Sophomores John Jensen and Danielle Jordan won the Whitewater Student Government presidential elections with 338 votes.

Jordan

Jensen

The pair beat the second-place write-in combination of juniors Patrick Jamar and Jamie Selck by 327 votes in the March 20-21 elections.

Jensen, a political science major from Burlington, Wis., will be the new president and Jordan, an accounting major and political science minor from St. Charles, Ill., will take over Jensen’s current position as vice president.

The election results were approved by the WSG senate Monday.

They sat down with the Royal Purple to share their thoughts on the election and their upcoming time in office.

RP: What is one word you would use to describe yourself? Why?

JJ: Committed. You have to spend a lot of time planning … to make sure you can serve students the best way possible. This last year as vice president, I’ve had to do that, and I’m committed enough to do it another year.

DJ: I would probably use the word determined because I’m really hard working, and I’m always trying to do things the best I can. That’s just something that’s really big in my personality.
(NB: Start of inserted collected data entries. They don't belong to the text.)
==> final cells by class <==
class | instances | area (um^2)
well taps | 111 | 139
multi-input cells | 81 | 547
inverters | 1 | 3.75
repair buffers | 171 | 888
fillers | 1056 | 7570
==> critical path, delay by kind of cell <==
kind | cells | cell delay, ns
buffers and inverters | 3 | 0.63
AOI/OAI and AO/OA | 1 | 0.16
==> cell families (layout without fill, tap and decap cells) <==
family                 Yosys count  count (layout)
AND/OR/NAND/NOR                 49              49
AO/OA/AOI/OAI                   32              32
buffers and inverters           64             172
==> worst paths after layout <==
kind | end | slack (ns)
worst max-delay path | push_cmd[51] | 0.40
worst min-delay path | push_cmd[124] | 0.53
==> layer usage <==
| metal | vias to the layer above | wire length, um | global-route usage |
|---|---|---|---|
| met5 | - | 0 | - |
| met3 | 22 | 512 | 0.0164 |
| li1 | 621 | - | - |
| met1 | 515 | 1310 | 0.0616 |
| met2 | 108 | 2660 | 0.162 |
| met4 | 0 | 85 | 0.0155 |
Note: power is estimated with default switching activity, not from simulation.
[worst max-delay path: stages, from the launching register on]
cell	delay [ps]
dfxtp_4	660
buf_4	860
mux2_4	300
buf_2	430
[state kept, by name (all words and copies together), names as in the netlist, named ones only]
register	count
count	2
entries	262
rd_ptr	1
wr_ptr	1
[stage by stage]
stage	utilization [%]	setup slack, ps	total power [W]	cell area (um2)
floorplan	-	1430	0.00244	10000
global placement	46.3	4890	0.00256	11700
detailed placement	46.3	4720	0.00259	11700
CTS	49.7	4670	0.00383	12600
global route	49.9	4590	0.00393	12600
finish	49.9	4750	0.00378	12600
`config.mk`:
```
export PLATFORM = sky130hd
export DESIGN_NAME = ati_front
export DESIGN_NICKNAME = d
export VERILOG_FILES = /design/src/rtl/ati_pkg.sv /design/src/rtl/ati_front.sv
export SDC_FILE = /design/constraint.sdc
export NUM_CORES = 1
export LEC_CHECK = 0
export CORE_UTILIZATION = 55
export DETAILED_ROUTE_END_ITERATION = 8
export DONT_BUFFER_PORTS = 1
export MAX_ROUTING_LAYER = met4
export PLACE_DENSITY = 0.7
export SYNTH_ARGS = -nofsm -noshare
export SYNTH_HDL_FRONTEND = slang
export SYNTH_SLANG_ARGS = --single-unit
```
`constraint.sdc`:
```
create_clock -name clk -period 4.6 [get_ports clk]
set_input_delay 1.15 -clock clk [delete_from_list [all_inputs] [get_ports clk]]
set_output_delay 1.15 -clock clk [all_outputs]
set_load 0.02 [all_outputs]
```
File: src/rtl/lmsp_pkg.sv
// Shared constants, types and helpers for the LED marquee script player.
package lmsp_pkg;

  localparam int FRAME_WIDTH  = 8;
  localparam int FRAME_HEIGHT = 8;
  localparam int SCRIPT_DEPTH = 1024;
  localparam int FRAME_BITS   = FRAME_WIDTH * FRAME_HEIGHT;
  localparam int SA_W         = $clog2(SCRIPT_DEPTH);
  localparam int PTR_W        = 11;

  localparam logic [1:0] REQ_TICK   = 2'd0;
  localparam logic [1:0] REQ_APPEND = 2'd1;
  localparam logic [1:0] REQ_LOAD   = 2'd2;
  localparam logic [1:0] REQ_CLEAR  = 2'd3;

  // APB byte address of max_elapsed_ms
  localparam logic [1:0] ADDR_MAX_ELAPSED = 2'd0;

  localparam logic [6:0] CH_LBRACK = 7'h5B;
  localparam logic [6:0] CH_RBRACK = 7'h5D;
  localparam logic [6:0] CH_D      = 7'h64;
  localparam logic [6:0] CH_T      = 7'h74;
  localparam logic [6:0] CH_L      = 7'h6C;
  localparam logic [6:0] CH_S      = 7'h73;
  localparam logic [6:0] CH_M      = 7'h6D;
  localparam logic [6:0] CH_R      = 7'h72;
  localparam logic [6:0] CH_U      = 7'h75;
  localparam logic [6:0] CH_ZERO   = 7'h30;

  localparam logic [30:0] DELAY_RESET = 31'd1000;
  localparam logic [15:0] MAX_EL_RESET = 16'd1000;

  localparam logic [PTR_W-1:0] DEPTH_W = PTR_W'(SCRIPT_DEPTH);

  // datapath operations issued by the controller
  typedef enum logic [3:0] {
    OP_NONE, OP_APPEND, OP_LOAD, OP_CLEAR, OP_COUNT, OP_READ,
    OP_ADV, OP_SHOW, OP_DIGIT, OP_SET_DELAY, OP_SET_MODE, OP_SET_DIR,
    OP_LOOP, OP_GREAD
  } op_t;

  typedef struct packed {
    op_t op;
  } cmd_t;

  typedef struct packed {
    logic       cd_run;     // countdown nonpositive: step
    logic       empty;      // script_end == 0
    logic       at_end;     // ptr >= end
    logic [6:0] ch;         // char read at ptr (0 past end)
  } stat_t;

  function automatic logic [FRAME_BITS-1:0] mask_frame(input logic [63:0] v);
    return v[FRAME_BITS-1:0];
  endfunction

endpackage
### src/hdl/agbt_ctrl.sv
module agbt_ctrl
  import agbt_pkg::*;
#(
  parameter int RING_DEPTH = 256,
  parameter int BLOCK_BYTES = 20,
  localparam int FW = $clog2(RING_DEPTH + 1)
) (
  input  logic          clk,
  input  logic          rst,
  agbt_in_if.sink       in_ch,
  agbt_out_if.source    out_ch,
  input  logic          cfg_wr_en,
  input  logic [7:0]    cfg_wr_data,
  input  logic [FW-1:0] fill,
  input  ring_sts_t     sts,
  input  logic [7:0]    rdata,
  output ring_cmd_t     cmd
);

  localparam int CMPW = (FW > CNTW) ? FW : CNTW;
  localparam int LIM_NODROP = (BLOCK_BYTES < MAX_RESULTS) ? BLOCK_BYTES : MAX_RESULTS;
  localparam int LIM_DROP = (BLOCK_BYTES < MAX_RESULTS - 1) ? BLOCK_BYTES : MAX_RESULTS - 1;

  state_t          state, state_next;
  logic [7:0]      ack_value;
  logic [7:0]      payload_left, payload_left_next;
  logic            in_flight, in_flight_next;
  logic            block_sent, block_sent_next;
  logic            block_acked, block_acked_next;
  logic            dropped, dropped_next;
  logic            start, start_next;
  logic [CNTW-1:0] cnt, cnt_next;

  logic            accept;
  logic            done;
  logic            go;
  logic            drop;
  logic            begin_blk;
  logic [CMPW-1:0] fill_ext;
  logic [CMPW-1:0] limit;
  logic [CMPW-1:0] n;

  assign accept   = in_ch.valid && in_ch.ready;
  assign fill_ext = CMPW'(fill);
  assign limit    = dropped ? CMPW'(LIM_DROP) : CMPW'(LIM_NODROP);
  assign n        = (fill_ext < limit) ? fill_ext : limit;

  assign in_ch.ready       = (state == ST_IDLE);
  assign out_ch.valid      = (state == ST_DROP) || (state == ST_SEND);
  assign out_ch.kind       = (state == ST_DROP);
  assign out_ch.tx_byte    = (state == ST_DROP) ? 8'd0 : rdata;
  assign out_ch.block_last = (state == ST_DROP) || (cnt == CNTW'(1));

  always_comb begin
    state_next        = state;
    payload_left_next = payload_left;
    in_flight_next    = in_flight;
    block_sent_next   = block_sent;
    block_acked_next  = block_acked;
    dropped_next      = dropped;
    start_next        = start;
    cnt_next          = cnt;
    cmd               = '0;
    done              = 1'b0;
    go                = 1'b0;
    drop              = 1'b0;
    begin_blk         = 1'b0;

    case (state)
      ST_IDLE: begin
        if (accept) begin
          case (in_ch.op)
            OP_HDR: begin
              cmd.push          = !sts.full;
              cmd.wdata         = in_ch.msg_len;
              drop              = sts.full;
              payload_left_next = in_ch.msg_len;
              done              = (in_ch.msg_len == 8'd0);
            end
            OP_DATA: begin
              if (payload_left != 8'd0) begin
                cmd.push          = !sts.full;
                cmd.wdata         = in_ch.data_byte;
                drop              = sts.full;
                payload_left_next = payload_left - 1'b1;
                done              = (payload_left == 8'd1);
              end
            end
            OP_TXDONE: begin
              if (in_flight) begin
                block_sent_next = 1'b1;
                go              = block_acked;
              end
            end
            OP_RX: begin
              if (block_sent && in_ch.rx_len == 8'd1 && in_ch.rx_first == ack_value) begin
                block_acked_next = 1'b1;
                go               = 1'b1;
              end
            end
            default: begin
            end
          endcase

          // message complete: open a block if idle and the ring holds data
          if (done && !in_flight && (!sts.empty || cmd.push)) begin
            in_flight_next = 1'b1;
            begin_blk      = 1'b1;
          end
          // sent and acked: next block, or stop on an empty ring
          if (go) begin
            block_sent_next  = 1'b0;
            block_acked_next = 1'b0;
            if (!sts.empty) begin
              begin_blk = 1'b1;
            end else begin
              in_flight_next = 1'b0;
            end
          end

          dropped_next = drop;
          start_next   = begin_blk;
          if (drop) begin
            state_next = ST_DROP;
          end else if (begin_blk) begin
            state_next = ST_PLAN;
          end
        end
      end
      ST_DROP: begin
        if (out_ch.ready) begin
          state_next = start ? ST_PLAN : ST_IDLE;
        end
      end
      ST_PLAN: begin
        cnt_next   = n[CNTW-1:0];
        state_next = ST_READ;
      end
      ST_READ: begin
        cmd.rd_en  = 1'b1;
        state_next = ST_SEND;
      end
      ST_SEND: begin
        if (out_ch.ready) begin
          cmd.pop  = 1'b1;
          cnt_next = cnt - 1'b1;
          if (cnt != CNTW'(1)) begin
            cmd.rd_en = 1'b1;
          end else begin
            state_next = ST_IDLE;
          end
        end
      end
      default: begin
        state_next = ST_IDLE;
      end
    endcase
  end

  always_ff @(posedge clk) begin
    if (rst) begin
      state        <= ST_IDLE;
      ack_value    <= ACK_RESET;
      payload_left <= '0;
      in_flight    <= 1'b0;
      block_sent   <= 1'b0;
      block_acked  <= 1'b0;
      dropped      <= 1'b0;
      start        <= 1'b0;
      cnt          <= '0;
    end else begin
      state        <= state_next;
      payload_left <= payload_left_next;
      in_flight    <= in_flight_next;
      block_sent   <= block_sent_next;
      block_acked  <= block_acked_next;
      dropped      <= dropped_next;
      start        <= start_next;
      cnt          <= cnt_next;
      if (cfg_wr_en) begin
        ack_value <= cfg_wr_data;
      end
    end
  end

endmodule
RP: When did you first become interested in government?

JJ: I think around fourth grade is when I started paying attention to politics and asking my parents how government worked. From there, I tried to figure out everything I could about it. Student government I started getting interested in the second I walked onto campus.

DJ: Probably eighth grade when I learned about the constitution and all that in middle school. I did student council in high school. I kind of wanted to do something in an organization that was similar to that, and I didn’t really realize what WSG was until I joined it and I fell in love with it.

RP: What do you plan to focus on during your time in office?

JJ: I think one of the biggest things is making sure the students are home here at UW-Whitewater. That’s both economically and socially. We want to make sure students’ rights are being fought for with smoking bans, and there’s a lot of discussion about potentially giving faculty their own parking lot on campus. We want to make sure that student voices are being heard in all aspects.

RP: Do you think either of you will further yourselves in politics in the future?

DJ: It’s not my major, but it’s something I love. Depending on where I live in the future, [I would] see if I could join a committee there or something, but it’s just an organization I love to do.

JJ: Being a political science major, it’s definitely something I want to do in the future. Right after college, I plan on going to law school at UW-Madison, and we’ll see what happens from there. I’d love to hold a national office some day, but we’ll see what’s in the cards.

RP: For Jensen – What would you consider some of your main accomplishments this past year as vice president?

JJ: I think what we’ve seen is a lot of interest on campus compared to what we had last year. We’ve got in a lot of new people, and they seem really interested. Even around campus there’s a lot more interest than there seemed to be last year. I think that’s partially due to what President [Patrick] Johnson and myself have been doing this year with talking to people, making sure that student concerns are being heard and addressed.

RP: For Jordan – Have you learned anything from Jensen since he became vice president that you will apply to your new position?

DJ: Being a vice president … the key job is to be a good listener. I’m very outspoken sometimes, and what I’ve learned from John is he kind of sat back and listened to everybody else and then stated his opinion and kind of has been the mediator between the e-board and the senators. That’s something I definitely will use next year.